Larry Kent Young, 34, was found guilty on three counts of sexually assaulting a five-year-old nephew and one count of sexually assaulting a nine-month-old nephew.
After reading the jury’s verdict, Second 25th District Judge W.C. “Bud” Kirkendall ordered a presentencing investigation of the defendant and scheduled sentencing for Jan. 24.
Aggravated sexual assault of a child is a first-degree felony punishable by a prison sentence of five to 99 years or life and a fine of up to $10,000. Having received two previous prison sentences, Young is not eligible for probation.
The jury of five women and seven men heard testimony Monday and Tuesday. Witnesses included the five-year-old boy, his father, the director of the Guadalupe County Children’s Advocacy Center who interviewed the boy and the nurse who examined him, as well as his younger brother and sister, at Guadalupe Regional Medical Center.
After the reading of the judge’s instructions and final arguments by the attorneys, jurors left the courtoom at 9:50 a.m. to begin their deliberations. Attorneys were told at 10:20 a.m. that the jury had reached its verdict.
In his closing argument, Assistant District Attorney Chris Lyerla told jurors they probably would ask themselves the same question asked by prosecutors before proceeding with the case: “What if the child is lying? What if this is a flight of imagination that got out of hand?”
He urged the jury to recall how the boy’s story had been consistent as he revealed more and more details of what had happened.
“The truth will come out. Flights of fantasy don’t last with children,” Lyerla said.
He also reviewed a timeline of the case showing that the offenses happened on June 2, 2011. The boy was interviewed on June 7 at the Children’s Advocacy Center, examined on June 9 at GRMC, and arrest warrants for Young were issued on June 10.

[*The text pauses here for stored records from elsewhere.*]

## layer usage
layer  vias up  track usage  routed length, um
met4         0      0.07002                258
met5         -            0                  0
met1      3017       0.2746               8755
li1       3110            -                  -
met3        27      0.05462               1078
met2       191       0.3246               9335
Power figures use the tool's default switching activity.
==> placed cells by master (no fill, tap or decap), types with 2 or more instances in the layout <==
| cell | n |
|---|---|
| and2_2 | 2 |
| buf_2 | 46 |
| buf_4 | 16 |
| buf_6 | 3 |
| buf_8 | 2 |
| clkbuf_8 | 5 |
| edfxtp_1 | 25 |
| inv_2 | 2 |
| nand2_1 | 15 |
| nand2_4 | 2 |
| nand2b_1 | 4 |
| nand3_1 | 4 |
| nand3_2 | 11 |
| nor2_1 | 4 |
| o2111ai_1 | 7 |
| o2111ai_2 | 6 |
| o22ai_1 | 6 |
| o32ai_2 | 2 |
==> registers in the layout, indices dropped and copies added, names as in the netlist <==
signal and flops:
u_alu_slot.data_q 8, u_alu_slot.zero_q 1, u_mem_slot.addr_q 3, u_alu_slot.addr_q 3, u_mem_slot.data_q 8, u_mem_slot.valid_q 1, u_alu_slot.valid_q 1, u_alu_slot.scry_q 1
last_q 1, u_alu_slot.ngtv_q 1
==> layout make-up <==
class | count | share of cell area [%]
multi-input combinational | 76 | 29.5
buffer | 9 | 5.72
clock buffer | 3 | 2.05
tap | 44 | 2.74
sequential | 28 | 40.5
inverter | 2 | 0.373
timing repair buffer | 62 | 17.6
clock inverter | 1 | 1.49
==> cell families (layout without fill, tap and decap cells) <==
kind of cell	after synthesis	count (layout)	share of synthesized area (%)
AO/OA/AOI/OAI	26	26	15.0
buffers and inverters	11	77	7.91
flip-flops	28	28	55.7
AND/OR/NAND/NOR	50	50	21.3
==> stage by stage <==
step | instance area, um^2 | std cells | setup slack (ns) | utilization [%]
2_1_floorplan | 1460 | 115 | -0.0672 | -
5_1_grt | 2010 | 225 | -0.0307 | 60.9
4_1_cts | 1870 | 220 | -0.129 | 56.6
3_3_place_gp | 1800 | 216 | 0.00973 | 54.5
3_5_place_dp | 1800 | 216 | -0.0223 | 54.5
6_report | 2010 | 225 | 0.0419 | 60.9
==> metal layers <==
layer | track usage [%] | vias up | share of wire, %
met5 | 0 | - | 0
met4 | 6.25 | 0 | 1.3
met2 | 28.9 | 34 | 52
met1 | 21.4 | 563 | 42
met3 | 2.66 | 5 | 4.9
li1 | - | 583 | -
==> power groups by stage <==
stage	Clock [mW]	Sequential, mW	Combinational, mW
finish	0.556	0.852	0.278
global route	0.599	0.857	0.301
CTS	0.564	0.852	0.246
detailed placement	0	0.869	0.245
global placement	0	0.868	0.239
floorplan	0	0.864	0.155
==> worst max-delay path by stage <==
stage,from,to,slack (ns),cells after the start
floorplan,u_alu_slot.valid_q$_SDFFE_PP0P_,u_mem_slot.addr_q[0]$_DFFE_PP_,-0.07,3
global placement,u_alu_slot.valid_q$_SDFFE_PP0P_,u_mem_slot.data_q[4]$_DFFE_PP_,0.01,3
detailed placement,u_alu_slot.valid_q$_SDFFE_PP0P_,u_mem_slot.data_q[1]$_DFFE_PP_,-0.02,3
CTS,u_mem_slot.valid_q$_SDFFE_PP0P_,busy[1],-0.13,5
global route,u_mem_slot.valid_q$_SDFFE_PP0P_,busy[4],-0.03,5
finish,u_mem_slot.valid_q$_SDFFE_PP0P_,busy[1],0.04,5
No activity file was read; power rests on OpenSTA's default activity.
[config.mk]
export PLATFORM = sky130hd
export DESIGN_NAME = switch_input_port
export DESIGN_NICKNAME = d
export VERILOG_FILES = /design/src/rtl/io_pkg.sv /design/src/rtl/button_debouncer.sv /design/src/rtl/switch_input_port.sv
export SDC_FILE = /design/constraint.sdc
export NUM_CORES = 1
export LEC_CHECK = 0
export CORE_MARGIN = 5
export CORE_UTILIZATION = 45
export DETAILED_ROUTE_END_ITERATION = 6
export GPL_TIMING_DRIVEN = 0
export PLACE_DENSITY = 0.71
export SYNTH_ARGS = -nofsm -noshare
export SYNTH_HDL_FRONTEND = slang
export SYNTH_SLANG_ARGS = --single-unit
[constraint.sdc]
create_clock -name clock -period 3.35 [get_ports clock]
set_clock_uncertainty 0.05 [all_clocks]
set_input_delay 0.5025 -clock clock [delete_from_list [all_inputs] [get_ports clock]]
set_output_delay 0.5025 -clock clock [all_outputs]
set_load 0.02 [all_outputs]
[src/rtl/io_pkg.sv]
// Shared definitions for the board I/O ports: request FSM encoding and default sizing.
package io_pkg;

    typedef enum logic [1:0] {
        IDLE    = 2'd0,
        ARMED   = 2'd1,
        CAPTURE = 2'd2,
        DONE    = 2'd3
    } state_t;

    localparam int SW_WIDTH_DEF       = 15;
    localparam int DATA_WIDTH_DEF     = 32;
    // 10 ms of stable level at a 50 MHz system clock.
    localparam int DEBOUNCE_CYCLES_50 = 500000;

endpackage

[src/rtl/button_debouncer.sv]
// Active-low push-button conditioner: 2-flop synchroniser, stable-level counter and
// a single-cycle pulse on each accepted press (debounced 1->0 edge).
module button_debouncer #(
    parameter int DEBOUNCE_CYCLES = io_pkg::DEBOUNCE_CYCLES_50
) (
    input  logic clock,
    input  logic reset,
    input  logic key_n,
    output logic press
);

    localparam int CNT_W = (DEBOUNCE_CYCLES < 2) ? 1 : $clog2(DEBOUNCE_CYCLES + 1);

    logic [1:0]       sync_q;
    logic             last_q;
    logic             level_q;
    logic             press_q;
    logic [CNT_W-1:0] cnt_q;

    // NOTE: sequential state uses non-blocking assignments so every flop samples pre-edge values.
    always_ff @(posedge clock) begin
        if (reset) begin
            sync_q  <= 2'b11;
            last_q  <= 1'b1;
            level_q <= 1'b1;
            cnt_q   <= '0;
            press_q <= 1'b0;
        end else begin
            sync_q  <= {sync_q[0], key_n};
            last_q  <= sync_q[1];
            press_q <= 1'b0;
            // Any bounce, or agreement with the accepted level, restarts the stability window.
            if ((sync_q[1] != last_q) || (sync_q[1] == level_q)) begin
                cnt_q <= '0;
            end else if (cnt_q == CNT_W'(DEBOUNCE_CYCLES - 1)) begin
                level_q <= sync_q[1];
                cnt_q   <= '0;
                press_q <= ~sync_q[1];
            end else begin
                cnt_q <= cnt_q + CNT_W'(1);
            end
        end
    end

    assign press = press_q;

endmodule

A week later, Young took a bus to Mesa, Arizona, where he was arrested on July 17 by the U.S. Marshals Service shortly after his arrival. He was brought back to Texas and booked into the Guadalupe County Jail on July 10, 2011.

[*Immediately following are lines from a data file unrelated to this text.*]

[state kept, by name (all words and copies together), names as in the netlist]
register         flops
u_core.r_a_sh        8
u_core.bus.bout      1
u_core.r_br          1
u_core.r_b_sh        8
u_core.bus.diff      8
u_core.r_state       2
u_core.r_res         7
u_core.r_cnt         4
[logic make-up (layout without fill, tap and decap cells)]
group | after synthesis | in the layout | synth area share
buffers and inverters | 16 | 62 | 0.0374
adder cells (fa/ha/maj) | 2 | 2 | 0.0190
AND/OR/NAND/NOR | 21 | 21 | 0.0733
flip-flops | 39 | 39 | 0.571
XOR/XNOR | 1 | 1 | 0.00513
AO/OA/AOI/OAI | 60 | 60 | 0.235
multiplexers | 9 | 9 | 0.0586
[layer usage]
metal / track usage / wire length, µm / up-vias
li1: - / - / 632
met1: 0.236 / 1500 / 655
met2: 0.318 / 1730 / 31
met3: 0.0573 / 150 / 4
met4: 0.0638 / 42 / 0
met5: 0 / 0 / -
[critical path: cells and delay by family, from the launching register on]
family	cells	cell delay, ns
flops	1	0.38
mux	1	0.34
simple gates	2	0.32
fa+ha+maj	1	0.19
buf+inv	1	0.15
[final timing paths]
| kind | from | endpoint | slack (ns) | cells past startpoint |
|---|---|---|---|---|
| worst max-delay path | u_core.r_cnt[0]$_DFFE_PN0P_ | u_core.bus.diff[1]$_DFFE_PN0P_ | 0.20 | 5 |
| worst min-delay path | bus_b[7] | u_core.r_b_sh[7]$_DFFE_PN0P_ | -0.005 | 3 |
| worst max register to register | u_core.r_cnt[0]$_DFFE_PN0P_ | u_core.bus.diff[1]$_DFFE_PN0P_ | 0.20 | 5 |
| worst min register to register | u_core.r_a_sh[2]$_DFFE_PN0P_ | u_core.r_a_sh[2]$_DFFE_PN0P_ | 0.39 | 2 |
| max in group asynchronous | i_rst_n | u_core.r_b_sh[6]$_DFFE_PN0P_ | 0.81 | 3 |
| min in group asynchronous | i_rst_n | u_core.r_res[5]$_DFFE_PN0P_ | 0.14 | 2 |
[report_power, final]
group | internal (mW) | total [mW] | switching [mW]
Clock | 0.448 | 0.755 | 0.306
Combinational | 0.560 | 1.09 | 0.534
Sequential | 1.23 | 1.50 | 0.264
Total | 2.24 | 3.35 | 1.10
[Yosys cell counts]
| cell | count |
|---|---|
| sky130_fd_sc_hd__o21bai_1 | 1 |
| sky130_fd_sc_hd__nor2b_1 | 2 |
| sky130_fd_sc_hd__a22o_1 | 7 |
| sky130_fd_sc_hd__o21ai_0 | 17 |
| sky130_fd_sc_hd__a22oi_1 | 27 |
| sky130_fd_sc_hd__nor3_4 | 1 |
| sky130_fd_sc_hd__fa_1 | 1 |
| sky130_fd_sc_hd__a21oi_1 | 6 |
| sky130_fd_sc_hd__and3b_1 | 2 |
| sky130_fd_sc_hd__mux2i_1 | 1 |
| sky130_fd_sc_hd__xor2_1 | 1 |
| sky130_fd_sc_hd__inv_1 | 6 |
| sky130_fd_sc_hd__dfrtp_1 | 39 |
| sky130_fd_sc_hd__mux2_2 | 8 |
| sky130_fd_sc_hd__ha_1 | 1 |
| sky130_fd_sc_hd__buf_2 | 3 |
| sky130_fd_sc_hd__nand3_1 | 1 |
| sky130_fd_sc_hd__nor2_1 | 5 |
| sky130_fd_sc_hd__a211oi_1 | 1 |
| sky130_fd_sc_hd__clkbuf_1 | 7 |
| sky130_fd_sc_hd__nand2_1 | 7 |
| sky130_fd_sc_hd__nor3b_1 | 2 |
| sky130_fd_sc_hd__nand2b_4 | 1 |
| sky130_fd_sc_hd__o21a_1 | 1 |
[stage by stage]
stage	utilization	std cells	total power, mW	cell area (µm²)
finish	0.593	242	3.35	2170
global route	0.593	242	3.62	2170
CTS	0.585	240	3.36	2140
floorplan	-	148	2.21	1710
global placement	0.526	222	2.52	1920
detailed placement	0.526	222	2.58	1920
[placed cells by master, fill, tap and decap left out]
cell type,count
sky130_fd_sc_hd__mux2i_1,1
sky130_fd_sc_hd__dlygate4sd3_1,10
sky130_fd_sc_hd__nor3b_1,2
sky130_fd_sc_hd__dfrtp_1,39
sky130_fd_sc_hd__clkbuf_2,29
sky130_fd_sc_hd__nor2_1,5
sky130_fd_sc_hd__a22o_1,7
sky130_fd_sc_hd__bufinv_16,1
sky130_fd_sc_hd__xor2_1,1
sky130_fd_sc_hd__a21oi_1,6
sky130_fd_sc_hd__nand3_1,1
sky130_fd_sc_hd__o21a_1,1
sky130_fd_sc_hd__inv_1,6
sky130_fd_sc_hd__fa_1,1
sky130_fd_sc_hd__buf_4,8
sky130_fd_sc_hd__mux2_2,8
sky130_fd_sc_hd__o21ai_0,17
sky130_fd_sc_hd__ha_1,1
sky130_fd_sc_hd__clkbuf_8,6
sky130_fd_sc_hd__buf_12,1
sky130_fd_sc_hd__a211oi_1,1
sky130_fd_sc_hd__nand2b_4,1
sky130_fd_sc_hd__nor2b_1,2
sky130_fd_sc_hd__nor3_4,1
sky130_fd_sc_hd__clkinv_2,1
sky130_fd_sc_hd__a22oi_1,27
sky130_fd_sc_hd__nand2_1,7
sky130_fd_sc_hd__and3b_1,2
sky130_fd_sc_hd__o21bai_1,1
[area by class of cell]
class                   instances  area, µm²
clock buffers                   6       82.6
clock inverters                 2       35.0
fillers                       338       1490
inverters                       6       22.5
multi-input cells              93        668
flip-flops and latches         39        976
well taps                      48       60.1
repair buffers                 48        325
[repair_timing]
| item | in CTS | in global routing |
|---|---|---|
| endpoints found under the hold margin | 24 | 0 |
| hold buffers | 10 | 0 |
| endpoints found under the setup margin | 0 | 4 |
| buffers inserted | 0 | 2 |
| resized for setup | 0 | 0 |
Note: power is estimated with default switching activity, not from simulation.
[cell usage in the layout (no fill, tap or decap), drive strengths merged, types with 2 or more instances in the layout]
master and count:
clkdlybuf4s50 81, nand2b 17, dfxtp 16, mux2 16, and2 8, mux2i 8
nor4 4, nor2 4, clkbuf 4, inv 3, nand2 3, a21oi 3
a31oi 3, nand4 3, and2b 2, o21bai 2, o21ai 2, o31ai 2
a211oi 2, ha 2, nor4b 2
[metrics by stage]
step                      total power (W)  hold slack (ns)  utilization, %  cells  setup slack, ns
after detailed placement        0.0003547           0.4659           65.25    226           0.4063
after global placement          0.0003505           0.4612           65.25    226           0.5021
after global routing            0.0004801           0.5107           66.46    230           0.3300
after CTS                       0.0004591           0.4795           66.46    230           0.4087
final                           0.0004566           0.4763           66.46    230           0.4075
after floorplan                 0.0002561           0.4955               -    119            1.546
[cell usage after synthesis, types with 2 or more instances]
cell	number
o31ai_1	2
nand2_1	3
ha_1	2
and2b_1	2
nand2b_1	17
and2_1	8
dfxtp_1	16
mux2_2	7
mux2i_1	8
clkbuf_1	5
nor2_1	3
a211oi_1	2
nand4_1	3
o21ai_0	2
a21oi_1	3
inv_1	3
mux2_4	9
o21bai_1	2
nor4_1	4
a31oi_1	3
[config.mk]
export PLATFORM = sky130hd
export DESIGN_NAME = alu_sequencer
export DESIGN_NICKNAME = d
export VERILOG_FILES = /design/src/rtl/alu_sequencer.sv
export SDC_FILE = /design/constraint.sdc
export NUM_CORES = 1
export LEC_CHECK = 0
export CAP_MARGIN = 10
export CORE_UTILIZATION = 41
export CTS_CLUSTER_SIZE = 10
export DETAILED_ROUTE_END_ITERATION = 10
export PLACE_DENSITY_LB_ADDON = 0.08
export SLEW_MARGIN = 15
export SYNTH_ARGS = -nofsm -noshare
export SYNTH_HDL_FRONTEND = slang
export SYNTH_SLANG_ARGS = --single-unit
[constraint.sdc]
create_clock -name clk -period 1.76 [get_ports clk]
set_clock_uncertainty 0.2 [all_clocks]
set_input_delay 0.352 -clock clk [delete_from_list [all_inputs] [get_ports clk]]
set_output_delay 0.352 -clock clk [all_outputs]
set_load 0.03 [all_outputs]
### src/rtl/seg_pkg.sv
// Shared constants, decode table and state type for the seven-segment scan controller.
// Latency: combinational helpers only.
// Backpressure: not applicable.
package seg_pkg;

    // All segments dark; the segment bus is active-low.
    localparam logic [6:0] SEG_BLANK = 7'h7F;

    // Active-low gfedcba patterns for hex digits 0..F.
    localparam logic [6:0] SEG_LUT [16] = '{
        7'h40, 7'h79, 7'h24, 7'h30,
        7'h19, 7'h12, 7'h02, 7'h78,
        7'h00, 7'h10, 7'h08, 7'h03,
        7'h46, 7'h21, 7'h06, 7'h0E
    };

    typedef enum logic {
        BLANK = 1'b0,
        SCAN  = 1'b1
    } scan_state_e;

    function automatic logic [6:0] seg_decode(input logic [3:0] nib);
        return SEG_LUT[nib];
    endfunction

endpackage
`src/rtl/seq_det_pkg.sv`:
```
// Shared constants and helpers for the parametrised serial pattern detector.
package seq_det_pkg;

  localparam logic [6:0] DEF_PAT7 = 7'b0111110;

  // Width needed to hold a fill count in the range 0..n.
  function automatic int fill_w(input int n);
    return $clog2(n + 1);
  endfunction

endpackage

```
`src/rtl/seq_det_hist.sv`:
```
// History shift register plus saturating fill counter for seq_detector_param.
// hist_next/fill_next are the post-shift values so the parent can compare them this cycle.
module seq_det_hist
  import seq_det_pkg::*;
#(
  parameter int N = 7,
  localparam int FW = fill_w(N)
) (
  input  logic          clk,
  input  logic          rst,
  input  logic          shift,
  input  logic          bit_in,
  input  logic          clr,
  output logic [N-1:0]  hist_next,
  output logic [FW-1:0] fill_next,
  output logic [N-1:0]  hist,
  output logic [FW-1:0] fill
);

  always_comb begin
    hist_next = hist;
    fill_next = fill;
    if (shift) begin
      hist_next = {hist[N-2:0], bit_in};
      if (fill != FW'(N)) fill_next = fill + FW'(1);
    end
  end

  // clr invalidates the history without touching its contents.
  always_ff @(posedge clk or posedge rst) begin
    if (rst) begin
      hist <= '0;
      fill <= '0;
    end else begin
      hist <= hist_next;
      fill <= clr ? '0 : fill_next;
    end
  end

endmodule

```
`src/rtl/seq_detector_param.sv`:
```
// Serial pattern detector with runtime pattern/mask and registered Moore match flag w.
// Define SEQDET_COUNT_EN to add the saturating match counter and its count port.
module seq_detector_param
  import seq_det_pkg::*;
#(
  parameter int             N        = 7,
  parameter logic [N-1:0]   DEF_PAT  = N'(DEF_PAT7),
  parameter logic [N-1:0]   DEF_MASK = {N{1'b1}},
  parameter int             CNT_W    = 8
) (
  input  logic             clk,
  input  logic             rst,
  input  logic             en,
  input  logic             j,
  input  logic             load,
  input  logic [N-1:0]     pat_in,
  input  logic [N-1:0]     mask_in,
  input  logic             overlap,
  output logic             w
`ifdef SEQDET_COUNT_EN
  ,
  output logic [CNT_W-1:0] count
`endif
);

  localparam int FW = fill_w(N);

  logic [N-1:0]  pat;
  logic [N-1:0]  mask;
  logic [N-1:0]  hist_next;
  logic [FW-1:0] fill_next;
  logic [N-1:0]  hist;
  logic [FW-1:0] fill;
  logic          shift;
  logic          match;
  logic          clr;

  // load wins over en, so a bit presented with load is never shifted in.
  assign shift = en & ~load;
  assign match = shift && (((hist_next ^ pat) & mask) == '0) && (fill_next == FW'(N));
  assign clr   = load | (match & ~overlap);

  seq_det_hist #(.N(N)) u_hist (
    .clk       (clk),
    .rst       (rst),
    .shift     (shift),
    .bit_in    (j),
    .clr       (clr),
    .hist_next (hist_next),
    .fill_next (fill_next),
    .hist      (hist),
    .fill      (fill)
  );

  always_ff @(posedge clk or posedge rst) begin
    if (rst) begin
      pat  <= DEF_PAT;
      mask <= DEF_MASK;
      w    <= 1'b0;
    end else begin
      w <= match;
      if (load) begin
        pat  <= pat_in;
        mask <= mask_in;
      end
    end
  end

`ifdef SEQDET_COUNT_EN
  always_ff @(posedge clk or posedge rst) begin
    if (rst) begin
      count <= '0;
    end else if (match && (count != {CNT_W{1'b1}})) begin
      count <= count + CNT_W'(1);
    end
  end
`endif

endmodule
```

While in jail, Young wrote letters to his daughter, a cousin and a friend, asking them to provide letters to his attorney stating that he had been in Arizona on June 2, but no one complied with his request.
Lyerla showed the jury excerpts from copies of the letters.
“Does that sound like an innocent person? Why would an innocent man have to resort to such things,” Lyerla asked.
“I’m not going to stand up here and say those letters are not troubling,” said Susan Schoon, the defendant’s court-appointed defense attorney. “You see desperation in those letters. You see someone fighting for their life.”
Schoon said Young had been babysitting with the children for two months and nothing seemed to have happened.
“Everything was fine,” she said. “Are we to believe that everything just shifted all in one day?”
She also noted that three other adults, besides Young and his wife, were living in the single-wide mobile home.
“It doesn’t make any sense that he would do all of that with three other people in the house,” Schoon said. “The information that we have does not add up. It does not make sense.”
Assistant District Attorney Terri Laird said the boy, who’s now six years old, had never wavered from what he had told his parents and authorities.
“There is no reason for him to make this story up. There’s no reason not to believe him,” Laird told the jury.